Induction cooktop by Signature Kitchen Suite 

black induction cooktop
Photo Credit: SKS

An induction cooktop is a luxe kitchen upgrade with an environmental conscience.  

Induction cooktops have been around for decades, but with a growing appetite from homeowners for sustainable choices, the induction cooktop has been thrust into the spotlight because of its temperature-precise tech. 

Induction cooktops use less electricity, have lower heat loss and reduce emissions (compared to a gas stove). Induction cooktops tend to have longer lifespans compared to other types, meaning less going towards landfills as they age. 

Electric and gas stoves work by thermal conduction, where heat from the element gets transferred to the pot and the contents inside are heated. Meanwhile, induction stoves use an electromagnetic current that runs through coils beneath the burner. When met with a metal pot containing iron, the current passes through the pot to the food, leaving the container itself cool. This means less heat is lost on the stove surface, the pot and into the surrounding air. It also works faster, meaning less energy overall is expended. 

Signature Kitchen Suite by LG’s new 36-inch Signature Kitchen Suite induction cooktop builds on the energy-efficient benefits of induction cooking with a smart, sleek, thin-profiled design and is the first to receive ENERGYSTAR certification according to the new specifications for residential electric cooking products. It features a function-first design, with multiple elements and strategically placed flex zones, with some serious power to cook food quickly and evenly. 

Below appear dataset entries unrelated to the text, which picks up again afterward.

**src/source/lce_pkg.sv**
```systemverilog
/*
 * shared widths and message type encodings for the LCE miss engine,
 * the command payload union and the address to directory mapping
 */
package lce_pkg;

  localparam int paddr_width = 32;
  localparam int dword_width = 64;
  localparam int way_width = 3;
  localparam int block_offset_width = 6;
  localparam int tag_width = 20;
  localparam int lce_id_width = 4;
  localparam int cce_id_width = 4;
  // uncached access size, log2 of the byte count
  localparam int uc_size_width = 2;

  typedef enum logic [1:0] {miss_load, miss_store, uc_load, uc_store} cache_req_type_e;

  typedef enum logic [1:0] {rd, wr, uc_rd, uc_wr} lce_req_type_e;

  typedef enum logic [2:0] {
    set_tag,
    set_tag_wakeup,
    data,
    uc_data,
    invalidate
  } lce_cmd_type_e;

  typedef enum logic {coh_ack, inv_ack} lce_resp_type_e;

  typedef enum logic [1:0] {invalid, shared, exclusive} coh_state_e;

  // data and uc_data use the whole word, set_tag packs tag and state at the bottom
  typedef union packed {
    logic [dword_width-1:0] data_word;
    struct packed {
      logic [dword_width-tag_width-3:0] pad;
      coh_state_e state;
      logic [tag_width-1:0] tag;
    } tag_info;
  } lce_cmd_payload_u;

  // block address interleaved across the directories
  function automatic logic [cce_id_width-1:0] cce_id_of(
    input logic [paddr_width-1:0] addr,
    input int unsigned num_cce
  );
    logic [paddr_width-1:0] block_addr;
    block_addr = addr >> block_offset_width;
    return cce_id_width'(block_addr % num_cce);
  endfunction

endpackage
```
**src/source/lce_top.sv**
```systemverilog
/*
 * LCE miss engine top: request FSM, command handler and response merge
 */
`timescale 1ns/1ps

module lce_top #(
  parameter int num_cce_p = 4,
  parameter int timeout_max_limit_p = 4
) (
  input  logic clk_i,
  input  logic reset_i,
  input  logic [lce_pkg::lce_id_width-1:0] lce_id_i,

  // cache side
  input  logic cache_req_v_i,
  input  lce_pkg::cache_req_type_e cache_req_type_i,
  input  logic [lce_pkg::paddr_width-1:0] cache_req_addr_i,
  input  logic [lce_pkg::uc_size_width-1:0] cache_req_size_i,
  input  logic [lce_pkg::dword_width-1:0] cache_req_data_i,
  input  logic cache_req_metadata_v_i,
  input  logic [lce_pkg::way_width-1:0] cache_req_way_i,
  input  logic cache_req_dirty_i,
  output logic cache_req_ready_o,
  output logic cache_req_complete_o,
  output logic [lce_pkg::paddr_width-1:0] miss_addr_o,
  input  logic dcache_free_i,

  // request network
  input  logic lce_req_ready_i,
  output logic lce_req_v_o,
  output lce_pkg::lce_req_type_e lce_req_type_o,
  output logic [lce_pkg::paddr_width-1:0] lce_req_addr_o,
  output logic [lce_pkg::cce_id_width-1:0] lce_req_dst_o,
  output logic [lce_pkg::lce_id_width-1:0] lce_req_src_o,
  output logic [lce_pkg::uc_size_width-1:0] lce_req_size_o,
  output logic [lce_pkg::dword_width-1:0] lce_req_data_o,
  output logic [lce_pkg::way_width-1:0] lce_req_lru_way_o,
  output logic lce_req_lru_dirty_o,

  // command network
  input  logic lce_cmd_v_i,
  input  lce_pkg::lce_cmd_type_e lce_cmd_type_i,
  input  logic [lce_pkg::paddr_width-1:0] lce_cmd_addr_i,
  input  logic [lce_pkg::way_width-1:0] lce_cmd_way_i,
  input  logic [lce_pkg::dword_width-1:0] lce_cmd_payload_i,
  output logic lce_cmd_ready_o,

  // response network
  input  logic lce_resp_yumi_i,
  output logic lce_resp_v_o,
  output lce_pkg::lce_resp_type_e lce_resp_type_o,
  output logic [lce_pkg::paddr_width-1:0] lce_resp_addr_o,
  output logic [lce_pkg::cce_id_width-1:0] lce_resp_dst_o,
  output logic [lce_pkg::lce_id_width-1:0] lce_resp_src_o,

  // memory write strobes
  output logic tag_mem_v_o,
  output logic [lce_pkg::paddr_width-1:0] tag_mem_addr_o,
  output logic [lce_pkg::way_width-1:0] tag_mem_way_o,
  output logic [lce_pkg::tag_width-1:0] tag_mem_tag_o,
  output lce_pkg::coh_state_e tag_mem_state_o,
  output logic data_mem_v_o,
  output logic [lce_pkg::way_width-1:0] data_mem_way_o,
  output logic [lce_pkg::dword_width-1:0] data_mem_data_o,
  output logic uc_data_v_o,
  output logic [lce_pkg::dword_width-1:0] uc_data_o
);

  logic cmd_ready;
  logic coherence_blocked;
  logic set_tag_received;
  logic set_tag_wakeup_received;
  logic data_received;
  logic uc_data_received;

  logic ack_v;
  logic ack_yumi;
  logic [lce_pkg::paddr_width-1:0] ack_addr;
  logic [lce_pkg::cce_id_width-1:0] ack_dst;
  logic inv_v;
  logic inv_yumi;
  logic [lce_pkg::paddr_width-1:0] inv_addr;
  logic [lce_pkg::cce_id_width-1:0] inv_dst;

  lce_req_handler #(
    .num_cce_p(num_cce_p),
    .timeout_max_limit_p(timeout_max_limit_p)
  ) req_handler_inst (
    .clk_i, .reset_i, .lce_id_i,
    .cache_req_v_i, .cache_req_type_i, .cache_req_addr_i, .cache_req_size_i,
    .cache_req_data_i, .cache_req_metadata_v_i, .cache_req_way_i, .cache_req_dirty_i,
    .cache_req_ready_o, .cache_req_complete_o, .miss_addr_o,
    .cmd_ready_i(cmd_ready),
    .coherence_blocked_i(coherence_blocked),
    .set_tag_received_i(set_tag_received),
    .set_tag_wakeup_received_i(set_tag_wakeup_received),
    .data_received_i(data_received),
    .uc_data_received_i(uc_data_received),
    .lce_req_ready_i, .lce_req_v_o, .lce_req_type_o, .lce_req_addr_o, .lce_req_dst_o,
    .lce_req_src_o, .lce_req_size_o, .lce_req_data_o, .lce_req_lru_way_o,
    .lce_req_lru_dirty_o,
    .resp_yumi_i(ack_yumi),
    .resp_v_o(ack_v),
    .resp_addr_o(ack_addr),
    .resp_dst_o(ack_dst)
  );

  lce_cmd_handler #(
    .num_cce_p(num_cce_p)
  ) cmd_handler_inst (
    .clk_i, .reset_i,
    .lce_cmd_v_i, .lce_cmd_type_i, .lce_cmd_addr_i, .lce_cmd_way_i, .lce_cmd_payload_i,
    .lce_cmd_ready_o, .dcache_free_i,
    .cmd_ready_o(cmd_ready),
    .coherence_blocked_o(coherence_blocked),
    .set_tag_received_o(set_tag_received),
    .set_tag_wakeup_received_o(set_tag_wakeup_received),
    .data_received_o(data_received),
    .uc_data_received_o(uc_data_received),
    .tag_mem_v_o, .tag_mem_addr_o, .tag_mem_way_o, .tag_mem_tag_o, .tag_mem_state_o,
    .data_mem_v_o, .data_mem_way_o, .data_mem_data_o, .uc_data_v_o, .uc_data_o,
    .inv_yumi_i(inv_yumi),
    .inv_v_o(inv_v),
    .inv_addr_o(inv_addr),
    .inv_dst_o(inv_dst)
  );

  lce_resp_arb resp_arb_inst (
    .inv_v_i(inv_v), .inv_addr_i(inv_addr), .inv_dst_i(inv_dst),
    .ack_v_i(ack_v), .ack_addr_i(ack_addr), .ack_dst_i(ack_dst),
    .lce_id_i, .lce_resp_yumi_i,
    .lce_resp_v_o, .lce_resp_type_o, .lce_resp_addr_o, .lce_resp_dst_o, .lce_resp_src_o,
    .inv_yumi_o(inv_yumi),
    .ack_yumi_o(ack_yumi)
  );

endmodule

```
**src/source/lce_resp_arb.sv**
```systemverilog
/*
 * fixed priority response merge, invalidate ack ahead of coherence ack
 */
`timescale 1ns/1ps

module lce_resp_arb (
  input  logic inv_v_i,
  input  logic [lce_pkg::paddr_width-1:0] inv_addr_i,
  input  logic [lce_pkg::cce_id_width-1:0] inv_dst_i,
  input  logic ack_v_i,
  input  logic [lce_pkg::paddr_width-1:0] ack_addr_i,
  input  logic [lce_pkg::cce_id_width-1:0] ack_dst_i,
  input  logic [lce_pkg::lce_id_width-1:0] lce_id_i,

  input  logic lce_resp_yumi_i,
  output logic lce_resp_v_o,
  output lce_pkg::lce_resp_type_e lce_resp_type_o,
  output logic [lce_pkg::paddr_width-1:0] lce_resp_addr_o,
  output logic [lce_pkg::cce_id_width-1:0] lce_resp_dst_o,
  output logic [lce_pkg::lce_id_width-1:0] lce_resp_src_o,
  output logic inv_yumi_o,
  output logic ack_yumi_o
);

  assign lce_resp_v_o = inv_v_i | ack_v_i;
  assign lce_resp_type_o = inv_v_i ? lce_pkg::inv_ack : lce_pkg::coh_ack;
  assign lce_resp_addr_o = inv_v_i ? inv_addr_i : ack_addr_i;
  assign lce_resp_dst_o = inv_v_i ? inv_dst_i : ack_dst_i;
  assign lce_resp_src_o = lce_id_i;

  // yumi only goes back to the source that was forwarded
  assign inv_yumi_o = inv_v_i & lce_resp_yumi_i;
  assign ack_yumi_o = ~inv_v_i & ack_v_i & lce_resp_yumi_i;

endmodule

```
**src/source/lce_cmd_handler.sv**
```systemverilog
/*
 * directory command handler: holds one command, writes tag and data
 * memories when free, signals the request FSM and sends invalidate acks
 */
`timescale 1ns/1ps

module lce_cmd_handler #(
  parameter int num_cce_p = 4
) (
  input  logic clk_i,
  input  logic reset_i,

  input  logic lce_cmd_v_i,
  input  lce_pkg::lce_cmd_type_e lce_cmd_type_i,
  input  logic [lce_pkg::paddr_width-1:0] lce_cmd_addr_i,
  input  logic [lce_pkg::way_width-1:0] lce_cmd_way_i,
  input  logic [lce_pkg::dword_width-1:0] lce_cmd_payload_i,
  output logic lce_cmd_ready_o,

  input  logic dcache_free_i,
  output logic cmd_ready_o,
  output logic coherence_blocked_o,
  output logic set_tag_received_o,
  output logic set_tag_wakeup_received_o,
  output logic data_received_o,
  output logic uc_data_received_o,

  output logic tag_mem_v_o,
  output logic [lce_pkg::paddr_width-1:0] tag_mem_addr_o,
  output logic [lce_pkg::way_width-1:0] tag_mem_way_o,
  output logic [lce_pkg::tag_width-1:0] tag_mem_tag_o,
  output lce_pkg::coh_state_e tag_mem_state_o,
  output logic data_mem_v_o,
  output logic [lce_pkg::way_width-1:0] data_mem_way_o,
  output logic [lce_pkg::dword_width-1:0] data_mem_data_o,
  output logic uc_data_v_o,
  output logic [lce_pkg::dword_width-1:0] uc_data_o,

  input  logic inv_yumi_i,
  output logic inv_v_o,
  output logic [lce_pkg::paddr_width-1:0] inv_addr_o,
  output logic [lce_pkg::cce_id_width-1:0] inv_dst_o
);

  logic cmd_v_r;
  logic inv_v_r;
  logic write_fire;
  logic is_inv;

  lce_pkg::lce_cmd_type_e type_r;
  logic [lce_pkg::paddr_width-1:0] addr_r;
  logic [lce_pkg::way_width-1:0] way_r;
  lce_pkg::lce_cmd_payload_u payload_r;

  assign lce_cmd_ready_o = ~cmd_v_r;
  assign cmd_ready_o = ~cmd_v_r;
  // an invalidate waiting on its ack no longer needs the memories
  assign coherence_blocked_o = cmd_v_r & ~inv_v_r & ~dcache_free_i;
  assign write_fire = cmd_v_r & ~inv_v_r & dcache_free_i;
  assign is_inv = (type_r == lce_pkg::invalidate);

  assign set_tag_received_o = write_fire & (type_r == lce_pkg::set_tag);
  assign set_tag_wakeup_received_o = write_fire & (type_r == lce_pkg::set_tag_wakeup);
  assign data_received_o = write_fire & (type_r == lce_pkg::data);
  assign uc_data_received_o = write_fire & (type_r == lce_pkg::uc_data);

  assign tag_mem_v_o = set_tag_received_o | set_tag_wakeup_received_o | (write_fire & is_inv);
  assign tag_mem_addr_o = addr_r;
  assign tag_mem_way_o = way_r;
  assign tag_mem_tag_o = payload_r.tag_info.tag;
  assign tag_mem_state_o = is_inv ? lce_pkg::invalid : payload_r.tag_info.state;

  assign data_mem_v_o = data_received_o;
  assign data_mem_way_o = way_r;
  assign data_mem_data_o = payload_r.data_word;
  assign uc_data_v_o = uc_data_received_o;
  assign uc_data_o = payload_r.data_word;

  assign inv_v_o = inv_v_r;
  assign inv_addr_o = addr_r;
  assign inv_dst_o = lce_pkg::cce_id_of(addr_r, num_cce_p);

  always_ff @(posedge clk_i) begin
    if (reset_i) begin
      cmd_v_r <= 1'b0;
      inv_v_r <= 1'b0;
    end else if (!cmd_v_r) begin
      cmd_v_r <= lce_cmd_v_i;
    end else if (write_fire) begin
      // invalidate stays held until its ack is taken
      inv_v_r <= is_inv;
      cmd_v_r <= is_inv;
    end else if (inv_v_r && inv_yumi_i) begin
      inv_v_r <= 1'b0;
      cmd_v_r <= 1'b0;
    end
  end

  always_ff @(posedge clk_i) begin
    if (lce_cmd_v_i && lce_cmd_ready_o) begin
      type_r <= lce_cmd_type_i;
      addr_r <= lce_cmd_addr_i;
      way_r <= lce_cmd_way_i;
      payload_r <= lce_cmd_payload_i;
    end
  end

endmodule

```
**src/source/lce_req_handler.sv**
```systemverilog
/*
 * miss request FSM of the LCE: turns cache misses into directory requests,
 * tracks fill completion and sends the coherence ack,
 * plus metadata bypass register and memory starvation timeout
 */
`timescale 1ns/1ps

module lce_req_handler #(
  parameter int num_cce_p = 4,
  parameter int timeout_max_limit_p = 4
) (
  input  logic clk_i,
  input  logic reset_i,
  input  logic [lce_pkg::lce_id_width-1:0] lce_id_i,

  input  logic cache_req_v_i,
  input  lce_pkg::cache_req_type_e cache_req_type_i,
  input  logic [lce_pkg::paddr_width-1:0] cache_req_addr_i,
  input  logic [lce_pkg::uc_size_width-1:0] cache_req_size_i,
  input  logic [lce_pkg::dword_width-1:0] cache_req_data_i,
  input  logic cache_req_metadata_v_i,
  input  logic [lce_pkg::way_width-1:0] cache_req_way_i,
  input  logic cache_req_dirty_i,
  output logic cache_req_ready_o,
  output logic cache_req_complete_o,
  output logic [lce_pkg::paddr_width-1:0] miss_addr_o,

  input  logic cmd_ready_i,
  input  logic coherence_blocked_i,
  input  logic set_tag_received_i,
  input  logic set_tag_wakeup_received_i,
  input  logic data_received_i,
  input  logic uc_data_received_i,

  input  logic lce_req_ready_i,
  output logic lce_req_v_o,
  output lce_pkg::lce_req_type_e lce_req_type_o,
  output logic [lce_pkg::paddr_width-1:0] lce_req_addr_o,
  output logic [lce_pkg::cce_id_width-1:0] lce_req_dst_o,
  output logic [lce_pkg::lce_id_width-1:0] lce_req_src_o,
  output logic [lce_pkg::uc_size_width-1:0] lce_req_size_o,
  output logic [lce_pkg::dword_width-1:0] lce_req_data_o,
  output logic [lce_pkg::way_width-1:0] lce_req_lru_way_o,
  output logic lce_req_lru_dirty_o,

  input  logic resp_yumi_i,
  output logic resp_v_o,
  output logic [lce_pkg::paddr_width-1:0] resp_addr_o,
  output logic [lce_pkg::cce_id_width-1:0] resp_dst_o
);

  localparam int cnt_width = $clog2(timeout_max_limit_p + 1);

  enum logic [2:0] {
    st_ready,
    st_send_cached,
    st_send_uc_load,
    st_sleep,
    st_send_ack
  } state_r, state_n;

  logic accept;
  logic timeout;
  logic [cnt_width-1:0] timeout_cnt_r;

  logic [lce_pkg::paddr_width-1:0] miss_addr_r;
  logic load_not_store_r;
  logic [lce_pkg::uc_size_width-1:0] size_r;

  logic meta_en;
  logic meta_v_r;
  logic meta_v;
  logic [lce_pkg::way_width-1:0] meta_way_r;
  logic meta_dirty_r;

  logic tag_seen_r;
  logic data_seen_r;
  logic tag_seen;
  logic data_seen;

  assign accept = cache_req_v_i & cache_req_ready_o;
  assign cache_req_ready_o = (state_r == st_ready) & lce_req_ready_i & cmd_ready_i & ~timeout;
  assign miss_addr_o = miss_addr_r;

  // metadata may come with the request or any cycle after it
  assign meta_en = accept | cache_req_metadata_v_i;
  assign meta_v = meta_en ? cache_req_metadata_v_i : meta_v_r;
  assign lce_req_lru_way_o = cache_req_metadata_v_i ? cache_req_way_i : meta_way_r;
  assign lce_req_lru_dirty_o = cache_req_metadata_v_i ? cache_req_dirty_i : meta_dirty_r;

  // set_tag and data can land in either order while asleep
  assign tag_seen = tag_seen_r | set_tag_received_i;
  assign data_seen = data_seen_r | data_received_i;

  assign lce_req_src_o = lce_id_i;
  assign lce_req_dst_o = lce_pkg::cce_id_of(lce_req_addr_o, num_cce_p);
  assign resp_addr_o = miss_addr_r;
  assign resp_dst_o = lce_pkg::cce_id_of(miss_addr_r, num_cce_p);

  always_comb begin
    state_n = state_r;
    lce_req_v_o = 1'b0;
    lce_req_type_o = load_not_store_r ? lce_pkg::rd : lce_pkg::wr;
    lce_req_addr_o = miss_addr_r;
    lce_req_size_o = size_r;
    lce_req_data_o = '0;
    cache_req_complete_o = 1'b0;
    resp_v_o = 1'b0;

    case (state_r)
      st_ready: begin
        if (accept) begin
          if (cache_req_type_i == lce_pkg::uc_store) begin
            // uncached store goes out directly, nothing to wait for
            lce_req_v_o = 1'b1;
            lce_req_type_o = lce_pkg::uc_wr;
            lce_req_addr_o = cache_req_addr_i;
            lce_req_size_o = cache_req_size_i;
            lce_req_data_o = cache_req_data_i;
            cache_req_complete_o = 1'b1;
          end else if (cache_req_type_i == lce_pkg::uc_load) begin
            state_n = st_send_uc_load;
          end else begin
            state_n = st_send_cached;
          end
        end
      end

      st_send_cached: begin
        lce_req_v_o = lce_req_ready_i & meta_v;
        if (lce_req_v_o) begin
          state_n = st_sleep;
        end
      end

      st_send_uc_load: begin
        lce_req_v_o = lce_req_ready_i & meta_v;
        lce_req_type_o = lce_pkg::uc_rd;
        if (lce_req_v_o) begin
          state_n = st_sleep;
        end
      end

      st_sleep: begin
        if (set_tag_wakeup_received_i) begin
          state_n = st_send_ack;
        end else if (uc_data_received_i) begin
          state_n = st_ready;
        end else if (tag_seen & data_seen) begin
          state_n = st_send_ack;
        end
      end

      st_send_ack: begin
        resp_v_o = 1'b1;
        if (resp_yumi_i) begin
          state_n = st_ready;
        end
      end

      default: begin
        state_n = st_ready;
      end
    endcase
  end

  always_ff @(posedge clk_i) begin
    if (reset_i) begin
      state_r <= st_ready;
      meta_v_r <= 1'b0;
      tag_seen_r <= 1'b0;
      data_seen_r <= 1'b0;
    end else begin
      state_r <= state_n;
      if (meta_en) begin
        meta_v_r <= cache_req_metadata_v_i;
      end
      if (accept) begin
        tag_seen_r <= 1'b0;
        data_seen_r <= 1'b0;
      end else if (state_r == st_sleep) begin
        tag_seen_r <= tag_seen;
        data_seen_r <= data_seen;
      end
    end
  end

  always_ff @(posedge clk_i) begin
    if (accept) begin
      miss_addr_r <= cache_req_addr_i;
      load_not_store_r <= (cache_req_type_i == lce_pkg::miss_load);
      size_r <= cache_req_size_i;
    end
    if (cache_req_metadata_v_i) begin
      meta_way_r <= cache_req_way_i;
      meta_dirty_r <= cache_req_dirty_i;
    end
  end

  // consecutive cycles a held command has waited on the memories
  always_ff @(posedge clk_i) begin
    if (reset_i || !coherence_blocked_i) begin
      timeout_cnt_r <= '0;
    end else if (!timeout) begin
      timeout_cnt_r <= timeout_cnt_r + 1'b1;
    end
  end

  // stalls the cache to free a memory slot for the command
  assign timeout = (timeout_cnt_r == cnt_width'(timeout_max_limit_p));

endmodule

```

Water leak detector by Moen 

water leak detection system with plumbing
Photo Credit: Moen

Water leaks pose a probable and substantial property threat, according to Moen, which says that water damage is six times more likely than fire and eight times more likely than theft. And while homeowners commonly have fire and break-in security systems in place, less common are water leak security systems. 

It doesn’t take a flood to inflict serious damage either. Water appearing where it shouldn’t be from weather events, plumbing leaks or appliance leaks can be disastrous. And even a slow leak, such as a dripping faucet can waste a lot of water, making it harder for homeowners to live sustainably. 

A water leak detection system lets you proactively manage any leak vulnerabilities before damage and water waste happens. Moen’s Flo Smart Water Monitor and Shutoff monitors all water flowing through the home, and provides data on water flow rate, pressure and temperature, all accessible via smartphone through their app. In the event of a major leak, you can switch your water off via the app.  

It’s a handy tool to help with water conservation, as it provides usage data per fixture type, and homeowners can set conservation goals accordingly. 

Bio-ethanol fireplace by NetZero Fire 

wood mantel with black fireplace and brown chair with cozy throw
Photo credit: NetZero Fire

A stunning fireplace is one of the most sought-after focal points in a new home, particularly as a visual anchor in the ever-popular open concept floor plan. However, gas-burning fireplaces require fossil fuel and wood-burning fireplaces aren’t energy-efficient as they draw a lot of heat out of a room and can disperse pollutants into the air. 

A good alternative is an ethanol-burning fireplace. 

The NetZero Renew biofuel fireplace is a style statement, with delicate, ribbon-like flames. It is clean burning and incredibly versatile, as its ventless design means that it can be installed in a lot of different places in a home that a traditional fireplace may not. 

Ethanol fireplaces use a burner system, producing a flame without outer venting. The NetZero bio-ethanol fireplace features a closed and cooled tank, where fuel moves through the chambers and eventually becomes vaporized, which is significantly cleaner than a gas or wood fireplace.  

It’s design friendly too, as homeowners can choose from numerous sizes and configurations, or even connect multiple fireboxes to have a wall-length fireplace easily. The fireplace can be integrated into a wall, be immersed in an island or peninsula, or stand all on its own.